▶ [Work item]
Every record that follows must be returned word for word.

··· Task material ···

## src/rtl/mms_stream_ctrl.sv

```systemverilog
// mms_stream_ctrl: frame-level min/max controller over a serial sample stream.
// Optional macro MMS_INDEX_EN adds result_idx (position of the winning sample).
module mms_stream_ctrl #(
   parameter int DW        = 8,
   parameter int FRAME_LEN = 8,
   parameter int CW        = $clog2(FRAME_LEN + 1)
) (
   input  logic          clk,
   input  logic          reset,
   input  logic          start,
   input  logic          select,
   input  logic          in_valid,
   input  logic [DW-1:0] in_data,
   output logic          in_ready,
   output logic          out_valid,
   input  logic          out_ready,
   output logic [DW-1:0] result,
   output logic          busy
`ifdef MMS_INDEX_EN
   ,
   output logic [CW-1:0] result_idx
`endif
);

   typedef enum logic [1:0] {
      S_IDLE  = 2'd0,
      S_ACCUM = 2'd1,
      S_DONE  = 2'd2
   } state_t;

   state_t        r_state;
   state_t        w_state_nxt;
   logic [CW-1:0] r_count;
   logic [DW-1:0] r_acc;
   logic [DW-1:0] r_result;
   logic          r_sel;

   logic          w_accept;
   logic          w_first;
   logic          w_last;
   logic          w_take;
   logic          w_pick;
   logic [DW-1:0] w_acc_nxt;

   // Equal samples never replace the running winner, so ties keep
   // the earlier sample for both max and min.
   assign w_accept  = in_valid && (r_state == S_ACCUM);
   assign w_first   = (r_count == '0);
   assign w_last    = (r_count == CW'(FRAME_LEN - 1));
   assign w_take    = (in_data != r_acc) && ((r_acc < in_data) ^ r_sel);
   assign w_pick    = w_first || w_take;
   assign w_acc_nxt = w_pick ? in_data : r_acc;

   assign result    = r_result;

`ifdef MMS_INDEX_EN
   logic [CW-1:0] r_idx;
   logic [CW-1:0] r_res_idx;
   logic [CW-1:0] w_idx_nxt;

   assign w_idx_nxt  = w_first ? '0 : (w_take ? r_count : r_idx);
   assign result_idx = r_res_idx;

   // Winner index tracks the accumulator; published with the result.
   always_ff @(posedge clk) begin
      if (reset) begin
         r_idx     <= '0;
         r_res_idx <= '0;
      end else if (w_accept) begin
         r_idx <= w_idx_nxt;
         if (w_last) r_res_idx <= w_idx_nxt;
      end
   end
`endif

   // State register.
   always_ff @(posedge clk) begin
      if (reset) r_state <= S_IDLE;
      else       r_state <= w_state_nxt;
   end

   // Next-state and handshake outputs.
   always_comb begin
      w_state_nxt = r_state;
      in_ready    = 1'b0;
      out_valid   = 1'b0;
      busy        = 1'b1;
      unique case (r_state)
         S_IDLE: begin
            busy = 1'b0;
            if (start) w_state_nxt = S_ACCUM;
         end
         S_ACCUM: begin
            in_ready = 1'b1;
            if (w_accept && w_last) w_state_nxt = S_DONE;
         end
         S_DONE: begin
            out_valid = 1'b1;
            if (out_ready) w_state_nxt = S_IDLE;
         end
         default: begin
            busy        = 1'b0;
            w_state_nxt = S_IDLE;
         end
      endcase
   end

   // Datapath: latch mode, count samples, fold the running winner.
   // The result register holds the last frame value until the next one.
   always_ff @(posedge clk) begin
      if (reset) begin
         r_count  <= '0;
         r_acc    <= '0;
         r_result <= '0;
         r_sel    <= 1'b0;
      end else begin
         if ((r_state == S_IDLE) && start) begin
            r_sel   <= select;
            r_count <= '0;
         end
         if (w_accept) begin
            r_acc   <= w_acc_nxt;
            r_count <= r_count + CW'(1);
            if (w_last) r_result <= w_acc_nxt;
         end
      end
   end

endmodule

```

···

▶ [Response to the task]
## src/rtl/mms_stream_ctrl.sv

```systemverilog
// mms_stream_ctrl: frame-level min/max controller over a serial sample stream.
// Optional macro MMS_INDEX_EN adds result_idx (position of the winning sample).
module mms_stream_ctrl #(
   parameter int DW        = 8,
   parameter int FRAME_LEN = 8,
   parameter int CW        = $clog2(FRAME_LEN + 1)
) (
   input  logic          clk,
   input  logic          reset,
   input  logic          start,
   input  logic          select,
   input  logic          in_valid,
   input  logic [DW-1:0] in_data,
   output logic          in_ready,
   output logic          out_valid,
   input  logic          out_ready,
   output logic [DW-1:0] result,
   output logic          busy
`ifdef MMS_INDEX_EN
   ,
   output logic [CW-1:0] result_idx
`endif
);

   typedef enum logic [1:0] {
      S_IDLE  = 2'd0,
      S_ACCUM = 2'd1,
      S_DONE  = 2'd2
   } state_t;

   state_t        r_state;
   state_t        w_state_nxt;
   logic [CW-1:0] r_count;
   logic [DW-1:0] r_acc;
   logic [DW-1:0] r_result;
   logic          r_sel;

   logic          w_accept;
   logic          w_first;
   logic          w_last;
   logic          w_take;
   logic          w_pick;
   logic [DW-1:0] w_acc_nxt;

   // Equal samples never replace the running winner, so ties keep
   // the earlier sample for both max and min.
   assign w_accept  = in_valid && (r_state == S_ACCUM);
   assign w_first   = (r_count == '0);
   assign w_last    = (r_count == CW'(FRAME_LEN - 1));
   assign w_take    = (in_data != r_acc) && ((r_acc < in_data) ^ r_sel);
   assign w_pick    = w_first || w_take;
   assign w_acc_nxt = w_pick ? in_data : r_acc;

   assign result    = r_result;

`ifdef MMS_INDEX_EN
   logic [CW-1:0] r_idx;
   logic [CW-1:0] r_res_idx;
   logic [CW-1:0] w_idx_nxt;

   assign w_idx_nxt  = w_first ? '0 : (w_take ? r_count : r_idx);
   assign result_idx = r_res_idx;

   // Winner index tracks the accumulator; published with the result.
   always_ff @(posedge clk) begin
      if (reset) begin
         r_idx     <= '0;
         r_res_idx <= '0;
      end else if (w_accept) begin
         r_idx <= w_idx_nxt;
         if (w_last) r_res_idx <= w_idx_nxt;
      end
   end
`endif

   // State register.
   always_ff @(posedge clk) begin
      if (reset) r_state <= S_IDLE;
      else       r_state <= w_state_nxt;
   end

   // Next-state and handshake outputs.
   always_comb begin
      w_state_nxt = r_state;
      in_ready    = 1'b0;
      out_valid   = 1'b0;
      busy        = 1'b1;
      unique case (r_state)
         S_IDLE: begin
            busy = 1'b0;
            if (start) w_state_nxt = S_ACCUM;
         end
         S_ACCUM: begin
            in_ready = 1'b1;
            if (w_accept && w_last) w_state_nxt = S_DONE;
         end
         S_DONE: begin
            out_valid = 1'b1;
            if (out_ready) w_state_nxt = S_IDLE;
         end
         default: begin
            busy        = 1'b0;
            w_state_nxt = S_IDLE;
         end
      endcase
   end

   // Datapath: latch mode, count samples, fold the running winner.
   // The result register holds the last frame value until the next one.
   always_ff @(posedge clk) begin
      if (reset) begin
         r_count  <= '0;
         r_acc    <= '0;
         r_result <= '0;
         r_sel    <= 1'b0;
      end else begin
         if ((r_state == S_IDLE) && start) begin
            r_sel   <= select;
            r_count <= '0;
         end
         if (w_accept) begin
            r_acc   <= w_acc_nxt;
            r_count <= r_count + CW'(1);
            if (w_last) r_result <= w_acc_nxt;
         end
      end
   end

endmodule

```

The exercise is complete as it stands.